Sekretaris Kabinet, Teddy Indra Wijaya, hadir dalam flag off Merdeka Run 2026 (dok.Biro Pers, Media, dan Informasi Sekretariat Presiden)
Kehadiran para pejabat dan atlet bukan satu-satunya daya tarik Merdeka Run 2026. Para pelari juga menunjukkan kreativitas melalui beragam kostum unik yang mereka kenakan sepanjang perlombaan.
Ada peserta yang tampil dengan kostum Garuda, bungkus popcorn, tokoh Proklamator, hingga pakaian yang membawa identitas budaya daerah masing-masing.
Lamhot Simbolon, misalnya. Dia memilih berlari menggunakan kain ulos yang dikirim langsung oleh orang tuanya dari kampung halaman. Bagi Lamhot, ulos menjadi simbol kebanggaan terhadap Tanah Batak sekaligus cara sederhana untuk memperkenalkan budaya dalam perayaan kemerdekaan.
“Saya menggunakan ulos asli yang dikirim orang tua saya dari kampung. Alasannya karena saya bangga berasal dari Tanah Batak,” kata Lamhot mengutip laman Kemenpora.

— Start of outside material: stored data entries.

[src/rtl/tt_pkg.sv]
// rtl/tt_pkg.sv - shared types, defaults and table lookup for the truth-table engine
package tt_pkg;

  typedef enum logic [1:0] {
    IDLE  = 2'd0,
    LOAD  = 2'd1,
    SWEEP = 2'd2
  } tt_state_e;

  // Default function: output 1 for inputs 001 and 010 only
  localparam logic [7:0] TT_TABLE_INIT = 8'h60;

  // Widest table supported (N_IN up to 6)
  localparam int TT_MAX_W = 64;

  // Table is stored MSB-first: entry for input vector idx lives at bit w-1-idx
  function automatic logic tt_lookup(input logic [TT_MAX_W-1:0] tbl,
                                     input int w,
                                     input int idx);
    logic [5:0] pos;
    pos = 6'(w - 1 - idx);
    return tbl[pos];
  endfunction

endpackage

[src/rtl/tt_out_reg.sv]
// rtl/tt_out_reg.sv - single-entry valid/ready output register carrying {bit, idx, last}
module tt_out_reg #(
  parameter int N_IN = 3
) (
  input  logic            clk,
  input  logic            reset,
  input  logic            load_i,
  input  logic            bit_i,
  input  logic [N_IN-1:0] idx_i,
  input  logic            last_i,
  input  logic            ready_i,
  output logic            free_o,
  output logic            valid_o,
  output logic            bit_o,
  output logic [N_IN-1:0] idx_o,
  output logic            last_o
);

  logic            valid_q;
  logic            bit_q;
  logic [N_IN-1:0] idx_q;
  logic            last_q;

  // Slot can take a new entry when empty or when the current one leaves this cycle
  assign free_o = !valid_q || ready_i;

  // Capture a new entry when loaded; otherwise hold until the consumer takes it
  always_ff @(posedge clk or posedge reset) begin
    if (reset) begin
      valid_q <= 1'b0;
      bit_q   <= 1'b0;
      idx_q   <= '0;
      last_q  <= 1'b0;
    end else if (load_i) begin
      valid_q <= 1'b1;
      bit_q   <= bit_i;
      idx_q   <= idx_i;
      last_q  <= last_i;
    end else if (ready_i) begin
      valid_q <= 1'b0;
    end
  end

  assign valid_o = valid_q;
  assign bit_o   = bit_q;
  assign idx_o   = idx_q;
  assign last_o  = last_q;

endmodule

[src/rtl/truth_table_engine.sv]
// rtl/truth_table_engine.sv - runtime-loadable N-input truth table with eval, load and sweep
module truth_table_engine
  import tt_pkg::*;
#(
  parameter int                 N_IN       = 3,
  parameter int                 TABLE_W    = 2**N_IN,
  parameter logic [TABLE_W-1:0] TABLE_INIT = TABLE_W'(TT_TABLE_INIT)
) (
  input  logic               clk,
  input  logic               reset,
  input  logic [N_IN-1:0]    in_vec,
  input  logic               in_valid,
  output logic               in_ready,
  output logic               out_bit,
  output logic [N_IN-1:0]    out_idx,
  output logic               out_last,
  output logic               out_valid,
  input  logic               out_ready,
  input  logic               sweep_start,
  input  logic               cfg_start,
  input  logic               cfg_valid,
  input  logic               cfg_bit,
  output logic               cfg_done,
  output logic               busy,
  output logic [TABLE_W-1:0] table_q
);

  localparam logic [N_IN:0]   CNT_LAST = (N_IN+1)'(TABLE_W - 1);
  localparam logic [N_IN-1:0] IDX_LAST = N_IN'(TABLE_W - 1);

  tt_state_e          state_q;
  logic [TABLE_W-1:0] shadow_q;
  logic [TABLE_W-1:0] shadow_d;
  logic [N_IN:0]      cnt_q;
  logic [N_IN-1:0]    idx_q;

  logic               out_free;
  logic               out_load_d;
  logic               out_bit_d;
  logic [N_IN-1:0]    out_idx_d;
  logic               out_last_d;

  // Next shadow value: shift in from the LSB so the first bit ends at the MSB
  assign shadow_d = {shadow_q[TABLE_W-2:0], cfg_bit};

  // Accept evaluations only in IDLE with a free slot and no competing start request
  assign in_ready = !reset && (state_q == IDLE) && out_free && !cfg_start && !sweep_start;

  assign busy = (state_q != IDLE);

  // Select what goes into the output register this cycle
  always_comb begin
    out_load_d = 1'b0;
    out_bit_d  = 1'b0;
    out_idx_d  = '0;
    out_last_d = 1'b0;
    case (state_q)
      IDLE: begin
        if (in_valid && in_ready) begin
          out_load_d = 1'b1;
          out_bit_d  = tt_lookup(TT_MAX_W'(table_q), TABLE_W, int'(in_vec));
          out_idx_d  = in_vec;
        end
      end
      SWEEP: begin
        if (out_free) begin
          out_load_d = 1'b1;
          out_bit_d  = tt_lookup(TT_MAX_W'(table_q), TABLE_W, int'(idx_q));
          out_idx_d  = idx_q;
          out_last_d = (idx_q == IDX_LAST);
        end
      end
      default: ;
    endcase
  end

  // Control FSM plus table storage; table only ever changes as a whole word
  always_ff @(posedge clk or posedge reset) begin
    if (reset) begin
      state_q  <= IDLE;
      table_q  <= TABLE_INIT;
      shadow_q <= '0;
      cnt_q    <= '0;
      idx_q    <= '0;
      cfg_done <= 1'b0;
    end else begin
      cfg_done <= 1'b0;
      case (state_q)
        IDLE: begin
          if (cfg_start) begin
            state_q  <= LOAD;
            shadow_q <= '0;
            cnt_q    <= '0;
          end else if (sweep_start) begin
            state_q <= SWEEP;
            idx_q   <= '0;
          end
        end
        LOAD: begin
          if (cfg_valid) begin
            shadow_q <= shadow_d;
            if (cnt_q == CNT_LAST) begin
              table_q  <= shadow_d;
              cfg_done <= 1'b1;
              cnt_q    <= '0;
              state_q  <= IDLE;
            end else begin
              cnt_q <= cnt_q + 1'b1;
            end
          end
        end
        SWEEP: begin
          if (out_free) begin
            if (idx_q == IDX_LAST) begin
              idx_q   <= '0;
              state_q <= IDLE;
            end else begin
              idx_q <= idx_q + 1'b1;
            end
          end
        end
        default: state_q <= IDLE;
      endcase
    end
  end

  tt_out_reg #(
    .N_IN (N_IN)
  ) u_out_reg (
    .clk     (clk),
    .reset   (reset),
    .load_i  (out_load_d),
    .bit_i   (out_bit_d),
    .idx_i   (out_idx_d),
    .last_i  (out_last_d),
    .ready_i (out_ready),
    .free_o  (out_free),
    .valid_o (out_valid),
    .bit_o   (out_bit),
    .idx_o   (out_idx),
    .last_o  (out_last)
  );

endmodule

[config.mk]
export PLATFORM = sky130hd
export DESIGN_NAME = truth_table_engine
export DESIGN_NICKNAME = d
export VERILOG_FILES = /design/src/rtl/tt_pkg.sv /design/src/rtl/tt_out_reg.sv /design/src/rtl/truth_table_engine.sv
export SDC_FILE = /design/constraint.sdc
export NUM_CORES = 1
export LEC_CHECK = 0
export BUFFER_PORTS_ARGS = -buffer_cell sky130_fd_sc_hd__clkbuf_2
export CORE_MARGIN = 5
export CORE_UTILIZATION = 40
export CTS_CLUSTER_DIAMETER = 100
export DETAILED_ROUTE_END_ITERATION = 12
export PLACE_DENSITY = 0.65
export SETUP_SLACK_MARGIN = 0.2
export SLEW_MARGIN = 10
export SYNTH_ARGS = -nofsm -noshare
export SYNTH_HDL_FRONTEND = slang
export SYNTH_SLANG_ARGS = --single-unit
[constraint.sdc]
create_clock -name clk -period 2.7 [get_ports clk]
set_input_delay 0.27 -clock clk [delete_from_list [all_inputs] [get_ports clk]]
set_output_delay 0.27 -clock clk [all_outputs]
set_load 0.005 [all_outputs]
==> After elaboration in Yosys (flattened, before gate mapping) <==
Cells that the tools add are included.
{ "word_totals": {"ff_bits": 31, "in_bits": 11, "output_inout_bits": 17, "wordCells": 86} }
{ "op_classes": {"addsub": 4, "n_lt_le_gt_ge": 2, "n_eq_ne": 12, "muxes": 39, "n_reduce_logical": 19} }
{ "op_table": {"columns": ["op", "n"], "rows": [
  ["$mux 3", 6],
  ["$lt 6x7->1 const B", 2],
  ["$mux 7", 2],
  ["$ne 2x2->1 const B", 7],
  ["$pmux 7 s2", 1],
  ["$mux 1", 13],
  ["$bmux 1 s6", 2],
  ["$mux 2", 6],
  ["$mux 4", 3],
  ["$pmux 3 s2", 2],
  ["$pmux 4 s2", 1],
  ["$reduce_bool 2->1", 4],
  ["$sub 3x3->4 const A", 2],
  ["$pmux 2 s3", 1],
  ["$reduce_and 3->1", 2],
  ["$logic_and 1x1->1", 5],
  ["$reduce_and 5->1", 1],
  ["$add 4x1->4 const B", 1],
  ["$eq 4x3->1 const B", 1],
  ["$logic_not 1->1", 4],
  ["$pmux 1 s2", 2],
  ["$reduce_and 4->1", 1],
  ["$add 3x1->3 const B", 1],
  ["$eq 3x3->1 const B", 1],
  ["5 further kinds", 5]
]} }

==> Depth between registers and ports, before layout <==
{ "logic_depth": {"depth_word": 9, "mapped_depth": 6, "mapped_depth_nobuf": 5} }

==> Modules after synthesis <==
A second synthesis with hierarchy kept.
{ "hier_totals": {"cells_unflattened": 131, "area_unflattened_um2": 1582.8} }
{ "by_module_without_submodules": {"columns": ["mod", "instances", "cells_per_inst", "area_each_um2", "seq_area_each_um2"], "rows": [
  ["truth_table_engine", 1, 116, 1327.5, 628.1],
  ["tt_out_reg", 1, 15, 255.2, 150.1]
]} }

==> Worst setup path before layout <==
OpenSTA, ideal clock, no wires.
{ "synth_timing": {"path_type": "register -> register", "startpoint": "register state_q[0]", "endpoint": "register u_out_reg.bit_q (netlist: u_out_reg.bit_o)", "setup_ns": 0.126, "arrival_time_ns": 1.785, "t_required_ns": 2.574, "path_slack_ns": 0.789, "stages_incl_launch_ff": 6, "n_path_buf": 1, "period_less_slack_ns": 1.911, "path_cell_list": "dfrtp_1 -> buf_6 -> or4_4 -> nor4b_4 -> nor2_2 -> a221o_1"} }
{ "synth_via": {"elab_chain_cells": 8, "elab_cells_between_ends": 11, "classes_between": "eq/ne (1); mux (4); reduce/logical (6)"} }
{ "synth_lines": {"columns": ["element", "line_no", "rtl"], "rows": [
  ["from (decl)", "truth_table_engine.sv:31", "tt_state_e state_q;"],
  ["from (signal assigned)", "truth_table_engine.sv:80", "state_q <= IDLE;"],
  ["from (signal assigned)", "truth_table_engine.sv:91", "state_q <= LOAD;"],
  ["from (signal assigned)", "truth_table_engine.sv:95", "state_q <= SWEEP;"],
  ["$logic_not 2->1", "truth_table_engine.sv:47, truth_table_engine.sv:57", null],
  ["$logic_and 1x1->1 (4 in series)", "truth_table_engine.sv:47", "assign in_ready = !reset && (state_q == IDLE) && out_free && !cfg_start && !sweep_start;"],
  ["$logic_and 1x1->1", "truth_table_engine.sv:59", "if (in_valid && in_ready) begin"],
  ["$mux 1", "truth_table_engine.sv:59", null],
  ["$pmux 1 s2", "truth_table_engine.sv:57", "case (state_q)"],
  ["to (signal assigned)", "tt_out_reg.sv:36", "bit_q <= bit_i;"],
  ["to (decl)", "tt_out_reg.sv:20", "logic bit_q;"]
]} }
Several ways; a longest one is shown, not always the timed one.
A chain may end at the register's enable or synchronous reset.

==> Worst setup path after layout <==
Ends and elaborated chain as after synthesis.

==> results.json <==
{
  "crit_arrival_ps": 2200,
  "pre_cts_ws_ps": 694,
  "totalNegativeSetupSlack_ps": 0,
  "die-area_um2": 5090,
  "yosysWarnings": 0,
  "layout.filler_cells": 355,
  "core_region_area_um2": 3660,
  "timing_worst_setup_path_type": "reg2reg",
  "first_pass_grt_wire_length_um": 5580,
  "post_cts_hold_buffer_count": 0,
  "cp_max_fo": 9,
  "dr_total_vias": 1106,
  "drv.max_cap_violation_count": 0,
  "pin_count_of_the_biggest_net_entering_global_routing": 32,
  "hold_path.class": "in2async",
  "track_usage_pct": 14.1,
  "syn_nets": 143,
  "num_clock_sinks": 31,
  "synth_area_per_cell_um2": 11.7,
  "initial_antenna_violation_count": 0,
  "final.hold.worst_slack_ps": 57.7,
  "first_global_vias": 1194,
  "synth.lib_cells_used.distinct": 30,
  "clock-skew-final_ps": 5.48,
  "wirelength_um": 3080,
  "tritoncts.num_buffers": 5,
  "netlist_area_um2": 1500,
  "detailroute.wirelength.met2_um": 1510,
  "detail_route.wirelength.met1_um": 1290,
  "rsz0062_at_grt": "false",
  "dominantRegCellSynth": "dfrtp_1",
  "p_leak_nw": 0.877,
  "setup_viol_count_final": 0,
  "total_setup_buffers_inserted_after_cts": 0,
  "post-layout-total-power_mw": 1.61,
  "met3_routed_length_um": 239,
  "hpwlAfterDp_um": 2270,
  "count_of_standard_cell_rows": 22,
  "fin_crit_ps": 2040,
  "layout.cells.most_common_list": "dfrtp_1 (29), clkbuf_2 (27), o21ai_0 (11)",
  "ys_async_sr_fraction_pct": 100,
  "crit_required_ps": 2870,
  "chipWidth_um": 71.3,
  "floorplan.io_pins": 28,
  "slew-limit-headroom_pct": 70.4,
  "initialDrtViolationCount": 55,
  "finalWorstSetupSlack_ps": 664,
  "tritoncts_clock_tree": "done",
  "gp_congestion": 0.763,
  "initial_core_util_pct": 41.1,
  "synth_edf_count": 0,
  "syn-instance-count": 129,
  "ctsResizeCount": 0,
  "tightestPinTransition_ps": 443,
  "gr-total-overflow": 0,
  "route.detailed.wl_per_inst_um": 14.7,
  "drc": 0,
  "htree_num_levels": 2,
  "top_layer_used": "met4",
  "ir_drop_uv": 288,
  "report.final.slew_viol_count": 0,
  "finalCoreUtilization_pct": 49.0,
  "synth.ff_latch_count": 31,
  "mostFrequentLayoutCell": "dfrtp_1",
  "die_y_um": 71.3,
  "path_clk_slew_ps": 60,
  "areaGrowthSynthToFinish_pct": 19.3,
  "status": "completed",
  "post_drt_via_cell_ratio": 5.27,
  "report.final.hold_viol_count": 0,
  "nNetsFinal": 175,
  "type_of_element_launching_the_critical_path": "flip-flop",
  "antennaDiodeCount": 0,
  "cts_root_buffer": "clkbuf_8",
  "port_buffers": 27,
  "power.density_nw_per_um2": 898,
  "detailedRoute.firstPassIterationCount": 4,
  "critical_path.endpoint_type": "flip-flop",
  "clock_path_buffers": 2,
  "drive_above_1_share_pct": 38.9,
  "worst_skew_pair.late_latency_ps": 280,
  "post-route-period-util_pct": 75.4,
  "synth_seq_area_share_pct": 51.7,
  "fmaxAchievable_mhz": 491,
  "ant_nets": 0
}
[layout make-up]
class                      instances  area [um^2]  share of cell area [%]
clock buffer                       8          100                    5.58
timing repair buffer              30          158                    8.79
tap                               48         60.1                    3.35
sequential                        31          778                    43.4
multi-input combinational         84          664                    37.0
inverter                           9         33.8                    1.88
[critical path: stages, from the launching register on]
cell	delay, ps
dfrtp_1	470
or4_4	590
nor4b_4	390
nor2_2	110
a221o_1	360
[synthesized netlist by cell type (2+ instances only)]
cell	instances	share of area, %
a21o_2	4	2.3
a22o_1	5	2.9
clkbuf_1	3	0.75
dfrtp_1	29	48
dfstp_2	2	3.5
ha_1	3	2.5
inv_1	9	2.2
mux2_2	10	7.5
mux2i_1	2	1.3
mux4_2	4	6.0
nand2_1	10	2.5
nand2b_1	4	1.7
nand3_1	9	3.0
nor2_1	4	1.0
nor2b_1	2	0.83
nor3_1	3	1.0
o21ai_0	11	3.7
o2bb2ai_1	2	1.2
or3b_2	2	1.2
[routing by layer]
metal	track usage [%]	vias to the layer above
met2	22.6	24
met5	0	-
met4	5.01	0
li1	-	527
met3	6.87	5
met1	16.3	550
[flip-flops by register name, summed over array words and instances, names as in the netlist]
signal and cells:
state_q 2, u_out_reg.bit_o 1, u_out_reg.valid_o 1, idx_q 3, cnt_q 4, shadow_q 7, table_q 8, cfg_done 1
u_out_reg.idx_o 3, u_out_reg.last_o 1
[logic make-up (layout without fill, tap and decap cells)]
kind of cell               after synthesis  after routing  synth area share (%)
DFF                                     31             31                  51.7
adders and majority gates                3              3                  2.50
muxes                                   16             16                  14.8
and+or+nand+nor                         39             39                  14.7
buffers and inverters                   14             47                  4.08
AOI/OAI and AO/OA                       26             26                  12.1
[where the power goes]
| group | internal, mW | switching (mW) | total, mW |
|---|---|---|---|
| logic | 0.254 | 0.204 | 0.459 |
| clock network | 0.232 | 0.166 | 0.398 |
| registers | 0.620 | 0.135 | 0.755 |
[metrics by stage]
stage,cell area (um^2),std cells
3_5_place_dp,1690,202
2_1_floorplan,1500,129
4_1_cts,1790,210
6_report,1790,210
3_3_place_gp,1690,202
5_1_grt,1790,210
[worst paths after layout]
kind                                           startpoint                        endpoint  slack, ps  cells past startpoint
max                                state_q[0]$_DFFE_PP0P_     u_out_reg.bit_o$_DFFE_PP0P_        660                      4
min                                                 reset          state_q[1]$_DFFE_PP0P_         60                      3
max reg2reg                        state_q[0]$_DFFE_PP0P_     u_out_reg.bit_o$_DFFE_PP0P_        660                      4
min reg2reg                u_out_reg.idx_o[1]$_DFFE_PP0P_  u_out_reg.idx_o[1]$_DFFE_PP0P_        490                      1
max in group asynchronous                           reset          table_q[5]$_DFFE_PP1P_       2320                      3
min in group clk                                cfg_valid          state_q[0]$_DFFE_PP0P_        210                      2
(Power assumes the default switching activity.)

Kreativitas juga ditunjukkan oleh Arya yang berlari dengan kostum gamelan seberat sekitar 7 kilogram. Ada pula, Leni Hariyanti yang membawa identitas usahanya ke lintasan melalui kostum berbentuk bungkus popcorn, sedangkan Umar dan Didin Kamsidin mengenakan kostum Presiden Soekarno dengan warna-warni mencolok.
“Saya usahakan berlari dengan kemampuan saya. Yang penting saya semangat. Doakan saya menang best costume,” ujar Arya.